Tenofovir and the Kidneys

The anti-HIV drug tenofovir (Viread, and in Atripla and Truvada) is an effective part of combination therapy for HIV.

The kidneys process tenofovir and there have been rare cases of tenofovir users developing serious kidney dysfunction. To investigate this problem, researchers from the U.S. health care organization Kaiser Permanente reviewed their large database of information on HIV-positive people who initiated anti-HIV therapy with or without tenofovir. They found that some tenofovir users had a detectable and significant decline in kidney health. These and other details appear in this report.

Study Details

Researchers reviewed data from databases in California, Maryland, Virginia and Washington, DC. All participants began taking HAART between January 2002 and January 2006. In total, the researchers focused their analysis on data from 964 HIV-positive people who were taking tenofovir and 683 people who were not.

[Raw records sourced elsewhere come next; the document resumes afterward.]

===== src/rtl/exc_unit_top.sv =====
`timescale 1ns/1ps

module exc_unit_top (
    input  logic                clk,
    input  logic                reset,
    input  cp0_pkg::word_t      instr,
    input  cp0_pkg::word_t      pc,
    input  logic                in_delay_slot,
    input  cp0_pkg::exc_code_t  exc_code,
    input  cp0_pkg::word_t      write_data,
    input  cp0_pkg::irq_t       irq,            // asynchronous
    output logic                exc_taken,      // redirect to handler
    output cp0_pkg::word_t      epc_out,
    output cp0_pkg::word_t      read_data
);

    import cp0_pkg::*;

    irq_t       irq_pending;
    irq_t       status_im;
    logic       status_ie;
    logic       status_exl;
    logic       take;
    exc_code_t  take_code;

    irq_sync u_irq_sync (
        .clk         (clk),
        .reset       (reset),
        .irq         (irq),
        .irq_pending (irq_pending)
    );

    exc_detect u_exc_detect (
        .irq_pending (irq_pending),
        .status_im   (status_im),
        .status_ie   (status_ie),
        .status_exl  (status_exl),
        .exc_code    (exc_code),
        .take        (take),
        .take_code   (take_code)
    );

    cp0_regs u_cp0_regs (
        .clk           (clk),
        .reset         (reset),
        .instr         (instr),
        .pc            (pc),
        .in_delay_slot (in_delay_slot),
        .write_data    (write_data),
        .irq_pending   (irq_pending),
        .take          (take),
        .take_code     (take_code),
        .status_im     (status_im),
        .status_ie     (status_ie),
        .status_exl    (status_exl),
        .epc_out       (epc_out),
        .read_data     (read_data)
    );

    assign exc_taken = take;

    // guards exc_detect, which has no clock of its own
    // no new exception may start while a handler runs
    a_no_take_in_exl: assert property (
        @(posedge clk) disable iff (reset)
        !(take && status_exl)
    ) else $error("take raised with EXL set");

endmodule


===== src/rtl/irq_sync.sv =====
`timescale 1ns/1ps

module irq_sync #(
    parameter int SYNC_STAGES = 2
) (
    input  logic            clk,
    input  logic            reset,
    input  cp0_pkg::irq_t   irq,          // asynchronous lines
    output cp0_pkg::irq_t   irq_pending
);

    import cp0_pkg::*;

    irq_t sync_q [SYNC_STAGES];  // stage 0 may go metastable

    always_ff @(posedge clk) begin
        if (reset) begin
            for (int i = 0; i < SYNC_STAGES; i++) begin
                sync_q[i] <= '0;
            end
        end else begin
            sync_q[0] <= irq;
            for (int i = 1; i < SYNC_STAGES; i++) begin
                sync_q[i] <= sync_q[i-1];
            end
        end
    end

    // last stage only, settled
    assign irq_pending = sync_q[SYNC_STAGES-1];

endmodule
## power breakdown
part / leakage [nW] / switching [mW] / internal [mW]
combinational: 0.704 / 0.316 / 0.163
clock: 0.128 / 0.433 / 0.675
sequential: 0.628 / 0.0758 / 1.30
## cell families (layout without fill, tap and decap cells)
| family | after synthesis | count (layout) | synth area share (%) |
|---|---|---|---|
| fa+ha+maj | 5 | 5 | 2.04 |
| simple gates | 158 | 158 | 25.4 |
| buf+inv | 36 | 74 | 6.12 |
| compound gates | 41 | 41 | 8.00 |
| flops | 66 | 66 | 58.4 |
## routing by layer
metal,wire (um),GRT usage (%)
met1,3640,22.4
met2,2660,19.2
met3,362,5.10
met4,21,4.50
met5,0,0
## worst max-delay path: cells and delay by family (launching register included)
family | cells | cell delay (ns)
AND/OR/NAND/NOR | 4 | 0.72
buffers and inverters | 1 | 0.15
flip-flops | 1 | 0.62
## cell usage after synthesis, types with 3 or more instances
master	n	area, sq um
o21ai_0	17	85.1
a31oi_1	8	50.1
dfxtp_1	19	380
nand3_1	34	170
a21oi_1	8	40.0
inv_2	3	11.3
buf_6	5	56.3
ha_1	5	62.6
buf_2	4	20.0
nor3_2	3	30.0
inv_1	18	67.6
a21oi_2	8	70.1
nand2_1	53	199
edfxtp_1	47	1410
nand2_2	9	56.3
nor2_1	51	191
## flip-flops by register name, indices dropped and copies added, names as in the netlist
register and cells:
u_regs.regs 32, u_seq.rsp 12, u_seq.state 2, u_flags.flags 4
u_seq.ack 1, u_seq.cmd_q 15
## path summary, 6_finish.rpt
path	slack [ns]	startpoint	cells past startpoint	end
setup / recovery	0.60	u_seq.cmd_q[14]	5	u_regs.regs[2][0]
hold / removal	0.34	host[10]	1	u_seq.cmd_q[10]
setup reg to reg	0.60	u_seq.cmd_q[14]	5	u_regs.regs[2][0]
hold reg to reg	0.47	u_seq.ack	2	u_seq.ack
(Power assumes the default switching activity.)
<file path="config.mk">
export PLATFORM = sky130hd
export DESIGN_NAME = tcdm_interconnect
export DESIGN_NICKNAME = d
export VERILOG_FILES = /design/src/tcdm_pkg.sv /design/src/tcdm_xbar.sv /design/src/tcdm_target_queue.sv /design/src/tcdm_interconnect.sv
export SDC_FILE = /design/constraint.sdc
export NUM_CORES = 1
export LEC_CHECK = 0
export BUFFER_PORTS_ARGS = -buffer_cell sky130_fd_sc_hd__buf_2
export CAP_MARGIN = 20
export CORE_AREA = 2 2 293 295
export CTS_CLUSTER_SIZE = 16
export DETAILED_ROUTE_END_ITERATION = 12
export DIE_AREA = 0 0 295 297
export GPL_TIMING_DRIVEN = 0
export HOLD_SLACK_MARGIN = 0.08
export REMOVE_ABC_BUFFERS = 1
export SLEW_MARGIN = 20
export SYNTH_ARGS = -nofsm -noshare
export SYNTH_HDL_FRONTEND = slang
export SYNTH_SLANG_ARGS = --single-unit
</file>
<file path="constraint.sdc">
create_clock -name clk_i -period 3.6 [get_ports clk_i]
set_input_delay 0.36 -clock clk_i [delete_from_list [all_inputs] [get_ports clk_i]]
set_output_delay 0.36 -clock clk_i [all_outputs]
set_load 0.02 [all_outputs]
</file>
<file path="src/tcdm_pkg.sv">
`default_nettype none

package tcdm_pkg;

  // cluster geometry
  localparam int unsigned NumIn          = 4;   // initiator ports
  localparam int unsigned NumBanks       = 4;   // tcdm banks
  localparam int unsigned AddrWidth      = 32;  // initiator byte address
  localparam int unsigned DataWidth      = 32;
  localparam int unsigned BeWidth        = DataWidth / 8;
  localparam int unsigned ByteOffWidth   = 2;   // byte inside a word
  localparam int unsigned BankSelWidth   = 2;   // word-interleaved bank select
  localparam int unsigned BankAddrWidth  = 8;   // word inside a bank
  localparam int unsigned BankWords      = 2 ** BankAddrWidth;
  localparam int unsigned IdxWidth       = 2;   // initiator index carried with a request
  localparam int unsigned NumOutstanding = 2;   // in-flight transactions per bank

  // target queue sizing
  localparam int unsigned PtrWidth = (NumOutstanding > 1) ? $clog2(NumOutstanding) : 1;
  localparam int unsigned CntWidth = $clog2(NumOutstanding + 1);  // must reach NumOutstanding

  // request as issued by an initiator
  typedef struct packed {
    logic                 wen;    // 1: store, 0: load
    logic [BeWidth-1:0]   be;
    logic [AddrWidth-1:0] addr;   // byte address
    logic [DataWidth-1:0] wdata;
  } tcdm_req_t;

  // request as a bank sees it
  typedef struct packed {
    logic                     wen;
    logic [BeWidth-1:0]       be;
    logic [BankAddrWidth-1:0] addr;  // word address inside the bank
    logic [DataWidth-1:0]     wdata;
    logic [IdxWidth-1:0]      idx;   // who asked, echoed back by the bank
  } bank_req_t;

  typedef struct packed {
    logic [DataWidth-1:0] rdata;  // undefined for stores
    logic [IdxWidth-1:0]  idx;
  } bank_rsp_t;

endpackage

`default_nettype wire

</file>
<file path="src/tcdm_xbar.sv">
`default_nettype none

module tcdm_xbar (
  input  logic                                                    clk_i,
  input  logic                                                    rst_ni,
  // initiator side
  input  logic [tcdm_pkg::NumIn-1:0]                              req_i,
  input  logic [tcdm_pkg::NumIn-1:0][tcdm_pkg::BankSelWidth-1:0]  bank_sel_i,
  input  tcdm_pkg::bank_req_t [tcdm_pkg::NumIn-1:0]               wdata_i,  // idx left empty
  output logic [tcdm_pkg::NumIn-1:0]                              gnt_o,
  // bank side
  output logic [tcdm_pkg::NumBanks-1:0]                           bank_req_o,
  output tcdm_pkg::bank_req_t [tcdm_pkg::NumBanks-1:0]            bank_wdata_o,
  input  logic [tcdm_pkg::NumBanks-1:0]                           bank_ready_i,  // queue not full
  // response side, queue heads
  input  logic [tcdm_pkg::NumBanks-1:0]                           rsp_vld_i,
  input  tcdm_pkg::bank_rsp_t [tcdm_pkg::NumBanks-1:0]            rsp_i,
  output logic [tcdm_pkg::NumBanks-1:0]                           rsp_pop_o,
  output logic [tcdm_pkg::NumIn-1:0]                              vld_o,
  output logic [tcdm_pkg::NumIn-1:0][tcdm_pkg::DataWidth-1:0]     rdata_o,
  input  logic [tcdm_pkg::NumIn-1:0]                              rdy_i
);

  logic [tcdm_pkg::NumBanks-1:0][tcdm_pkg::IdxWidth-1:0]   req_rr_q, req_rr_d;  // per bank
  logic [tcdm_pkg::NumBanks-1:0][tcdm_pkg::IdxWidth-1:0]   req_win;
  logic [tcdm_pkg::NumBanks-1:0]                           req_any;
  logic [tcdm_pkg::NumIn-1:0][tcdm_pkg::BankSelWidth-1:0]  rsp_rr_q, rsp_rr_d;  // per initiator
  logic [tcdm_pkg::NumIn-1:0][tcdm_pkg::BankSelWidth-1:0]  rsp_win;

  // request arbitration, one rr arbiter per bank
  always_comb begin : req_arb
    logic [tcdm_pkg::IdxWidth-1:0] cand;
    for (int b = 0; b < tcdm_pkg::NumBanks; b++) begin
      req_any[b] = 1'b0;
      req_win[b] = req_rr_q[b];
      // walk backwards so the initiator closest to the pointer is kept last
      for (int off = tcdm_pkg::NumIn - 1; off >= 0; off--) begin
        cand = req_rr_q[b] + tcdm_pkg::IdxWidth'(off);  // wraps, NumIn is 2**IdxWidth
        if (req_i[cand] && (bank_sel_i[cand] == tcdm_pkg::BankSelWidth'(b))) begin
          req_any[b] = 1'b1;
          req_win[b] = cand;
        end
      end
      bank_req_o[b]       = req_any[b] & bank_ready_i[b];  // full queue blocks the bank
      bank_wdata_o[b]     = wdata_i[req_win[b]];
      bank_wdata_o[b].idx = req_win[b];                    // tag for the way back
      req_rr_d[b]         = bank_req_o[b] ? req_win[b] + 1'b1 : req_rr_q[b];
    end
    for (int i = 0; i < tcdm_pkg::NumIn; i++) begin
      gnt_o[i] = req_i[i] & bank_req_o[bank_sel_i[i]]
               & (req_win[bank_sel_i[i]] == tcdm_pkg::IdxWidth'(i));
    end
  end

  // response arbitration, one rr arbiter per initiator over the queue heads
  always_comb begin : rsp_arb
    logic [tcdm_pkg::BankSelWidth-1:0] cand;
    rsp_pop_o = '0;
    for (int i = 0; i < tcdm_pkg::NumIn; i++) begin
      vld_o[i]   = 1'b0;
      rsp_win[i] = rsp_rr_q[i];
      for (int off = tcdm_pkg::NumBanks - 1; off >= 0; off--) begin
        cand = rsp_rr_q[i] + tcdm_pkg::BankSelWidth'(off);
        if (rsp_vld_i[cand] && (rsp_i[cand].idx == tcdm_pkg::IdxWidth'(i))) begin
          vld_o[i]   = 1'b1;
          rsp_win[i] = cand;
        end
      end
      rdata_o[i] = rsp_i[rsp_win[i]].rdata;
      if (vld_o[i] && rdy_i[i]) begin
        rsp_pop_o[rsp_win[i]] = 1'b1;
        rsp_rr_d[i]           = rsp_win[i] + 1'b1;  // move past the bank just served
      end else if (vld_o[i]) begin
        rsp_rr_d[i] = rsp_win[i];  // stalled, park on the winner so the head stays put
      end else begin
        rsp_rr_d[i] = rsp_rr_q[i];
      end
    end
  end

  always_ff @(posedge clk_i or negedge rst_ni) begin
    if (!rst_ni) begin
      req_rr_q <= '0;
      rsp_rr_q <= '0;
    end else begin
      req_rr_q <= req_rr_d;
      rsp_rr_q <= rsp_rr_d;
    end
  end

endmodule

`default_nettype wire

</file>
<file path="src/tcdm_target_queue.sv">
`default_nettype none

module tcdm_target_queue (
  input  logic                clk_i,
  input  logic                rst_ni,
  input  logic                gnt_i,    // request taken by the bank
  input  logic                push_i,   // bank response valid
  input  tcdm_pkg::bank_rsp_t rsp_i,
  input  logic                pop_i,
  output logic                vld_o,    // head valid
  output tcdm_pkg::bank_rsp_t rsp_o,
  output logic                ready_o   // room for one more transaction
);

  tcdm_pkg::bank_rsp_t [tcdm_pkg::NumOutstanding-1:0] fifo_q;  // response storage
  logic [tcdm_pkg::PtrWidth-1:0]                      wr_ptr_q, rd_ptr_q;
  logic [tcdm_pkg::CntWidth-1:0]                      fill_q;   // entries in the fifo
  logic [tcdm_pkg::CntWidth-1:0]                      usage_q;  // granted, not yet retired
  logic                                               pop;
  logic                                               pop_q;

  assign pop     = pop_i & vld_o;
  assign vld_o   = (fill_q != '0);
  assign rsp_o   = fifo_q[rd_ptr_q];  // head shows through while not empty
  assign ready_o = (usage_q < tcdm_pkg::CntWidth'(tcdm_pkg::NumOutstanding));

  always_ff @(posedge clk_i) begin
    if (push_i) fifo_q[wr_ptr_q] <= rsp_i;  // never full here, usage_q gates the grants
  end

  always_ff @(posedge clk_i or negedge rst_ni) begin
    if (!rst_ni) begin
      wr_ptr_q <= '0;
      rd_ptr_q <= '0;
      fill_q   <= '0;
      usage_q  <= '0;
      pop_q    <= 1'b0;
    end else begin
      if (push_i) begin
        wr_ptr_q <= (wr_ptr_q == tcdm_pkg::PtrWidth'(tcdm_pkg::NumOutstanding - 1)) ?
                    '0 : wr_ptr_q + 1'b1;
      end
      if (pop) begin
        rd_ptr_q <= (rd_ptr_q == tcdm_pkg::PtrWidth'(tcdm_pkg::NumOutstanding - 1)) ?
                    '0 : rd_ptr_q + 1'b1;
      end
      fill_q  <= fill_q + tcdm_pkg::CntWidth'(push_i) - tcdm_pkg::CntWidth'(pop);
      // slot is freed a cycle after the pop
      usage_q <= usage_q + tcdm_pkg::CntWidth'(gnt_i) - tcdm_pkg::CntWidth'(pop_q);
      pop_q   <= pop;
    end
  end

endmodule

`default_nettype wire

</file>
<file path="src/tcdm_interconnect.sv">
`default_nettype none

module tcdm_interconnect (
  input  logic                                                  clk_i,
  input  logic                                                  rst_ni,
  // initiator side
  input  logic [tcdm_pkg::NumIn-1:0]                            req_i,
  input  tcdm_pkg::tcdm_req_t [tcdm_pkg::NumIn-1:0]             tcdm_req_i,
  output logic [tcdm_pkg::NumIn-1:0]                            gnt_o,
  output logic [tcdm_pkg::NumIn-1:0]                            vld_o,
  output logic [tcdm_pkg::NumIn-1:0][tcdm_pkg::DataWidth-1:0]   rdata_o,
  input  logic [tcdm_pkg::NumIn-1:0]                            rdy_i,
  // bank side, banks always grant
  output logic [tcdm_pkg::NumBanks-1:0]                         bank_req_o,
  output tcdm_pkg::bank_req_t [tcdm_pkg::NumBanks-1:0]          bank_wdata_o,
  input  logic [tcdm_pkg::NumBanks-1:0]                         bank_vld_i,
  input  tcdm_pkg::bank_rsp_t [tcdm_pkg::NumBanks-1:0]          bank_rsp_i
);

  logic [tcdm_pkg::NumIn-1:0][tcdm_pkg::BankSelWidth-1:0] bank_sel;
  tcdm_pkg::bank_req_t [tcdm_pkg::NumIn-1:0]              xbar_req;   // packed, no idx yet
  logic [tcdm_pkg::NumBanks-1:0]                          q_ready;
  logic [tcdm_pkg::NumBanks-1:0]                          q_vld;
  logic [tcdm_pkg::NumBanks-1:0]                          q_pop;
  tcdm_pkg::bank_rsp_t [tcdm_pkg::NumBanks-1:0]           q_rsp;

  // word interleaving: bank index right above the byte offset
  for (genvar i = 0; i < tcdm_pkg::NumIn; i++) begin : gen_decode
    assign bank_sel[i] = tcdm_req_i[i].addr[tcdm_pkg::ByteOffWidth +: tcdm_pkg::BankSelWidth];
    assign xbar_req[i] = '{
      wen:   tcdm_req_i[i].wen,
      be:    tcdm_req_i[i].be,
      addr:  tcdm_req_i[i].addr[tcdm_pkg::ByteOffWidth + tcdm_pkg::BankSelWidth +:
                                tcdm_pkg::BankAddrWidth],
      wdata: tcdm_req_i[i].wdata,
      idx:   '0  // filled in by the xbar
    };
  end

  tcdm_xbar u_xbar (
    .clk_i       (clk_i),
    .rst_ni      (rst_ni),
    .req_i       (req_i),
    .bank_sel_i  (bank_sel),
    .wdata_i     (xbar_req),
    .gnt_o       (gnt_o),
    .bank_req_o  (bank_req_o),
    .bank_wdata_o(bank_wdata_o),
    .bank_ready_i(q_ready),
    .rsp_vld_i   (q_vld),
    .rsp_i       (q_rsp),
    .rsp_pop_o   (q_pop),
    .vld_o       (vld_o),
    .rdata_o     (rdata_o),
    .rdy_i       (rdy_i)
  );

  // one response queue per bank, stores answer too
  for (genvar b = 0; b < tcdm_pkg::NumBanks; b++) begin : gen_queues
    tcdm_target_queue u_queue (
      .clk_i  (clk_i),
      .rst_ni (rst_ni),
      .gnt_i  (bank_req_o[b]),
      .push_i (bank_vld_i[b]),
      .rsp_i  (bank_rsp_i[b]),
      .pop_i  (q_pop[b]),
      .vld_o  (q_vld[b]),
      .rsp_o  (q_rsp[b]),
      .ready_o(q_ready[b])
    );
  end

endmodule

`default_nettype wire

</file>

Tenofovir can damage part of the kidney called the renal tubules. The damage causes proximal renal dysfunction, which can lead to reduced efficiency filtering the blood, the loss of key nutrients and other problems such as the following:

• detectable protein in the urine (proteinuria)
• sugar in the urine (glucosuria)
• less-than-normal levels of the mineral phosphorus in the blood (hypophosphatemia)
• phosphorus in the urine (phosphaturia)
• acidic blood (serum acidosis)
• less-than-normal levels of potassium in the blood

Researchers checked eGFR (estimated glomerular filtration rate) to get an idea of how the kidneys were working. They divided people into the following two groups:

• tenofovir-exposed group: 964 people
• tenofovir-sparing group: 683 people

Apart from their use (or not) of tenofovir, the two groups of people were broadly similar, with the following average profile:

• 14% female, 86% mal
• age: 30 years
• CD4+ count: 205 cells
• HIV viral load: 63,000 copies
• eGFR: 100

Results

A high proportion of people in both groups achieved a suppressed viral load as follows:

At one year:

• tenofovir-exposed group: 94%
• tenofovir-sparing group: 97%

At two years:

• tenofovir-exposed group: 93%
• tenofovir-sparing group: 96%

These differences between groups were statistically significant. However, it is important to bear in mind that several randomized clinical trials have found that tenofovir-containing regimens have potent anti-HIV activity. So this particular finding from the Kaiser analysis is puzzling and unexpected and should be read with caution.

Kidney Function

Creatinine is a waste product that is removed from the blood by the kidneys. When these organs are malfunctioning, creatinine levels in the blood can rise. Modest increases in blood levels of creatinine were more likely to occur in tenofovir users. But it is important to note that large increases in creatinine were not confined to tenofovir users. Indeed, people who had large increases in creatinine tended to have the following features:

• older age
• low CD4+ counts (less than 50 cells)

Significantly more people using tenofovir developed proximal tubular dysfunction (8%) compared to people not taking tenofovir (4%). Furthermore, there was an increase in this problem over time, with the risk of proximal tubular dysfunction increasing among tenofovir users as follows:

• week 26: 19% increased relative risk; not statistically significant
• week 44: 61% increased relative risk; not statistically significant
• week 52: 95% increased relative risk; statistically significant
• week 104: 500% increased relative risk; statistically significant

Among people who developed proximal tubular dysfunction, 21% stopped taking tenofovir.

Putting It in Perspective

The findings from this Kaiser study are interesting but several points need to be taken into account when considering the results, including these:

• This was a cohort study, which is good at finding associations. But this study cannot prove that tenofovir caused any of the kidney problems detected. This is because in analyzing such studies, the problem of confounding or channeling bias can arise, making it difficult to draw firm conclusions.
• The associations found in a cohort or observational study can be later explored in a clinical trial of a more robust design, such as a randomized trial. However, bear in mind that data from clinical trials suggest that, for most people, tenofovir is a safe and effective part of combination therapy.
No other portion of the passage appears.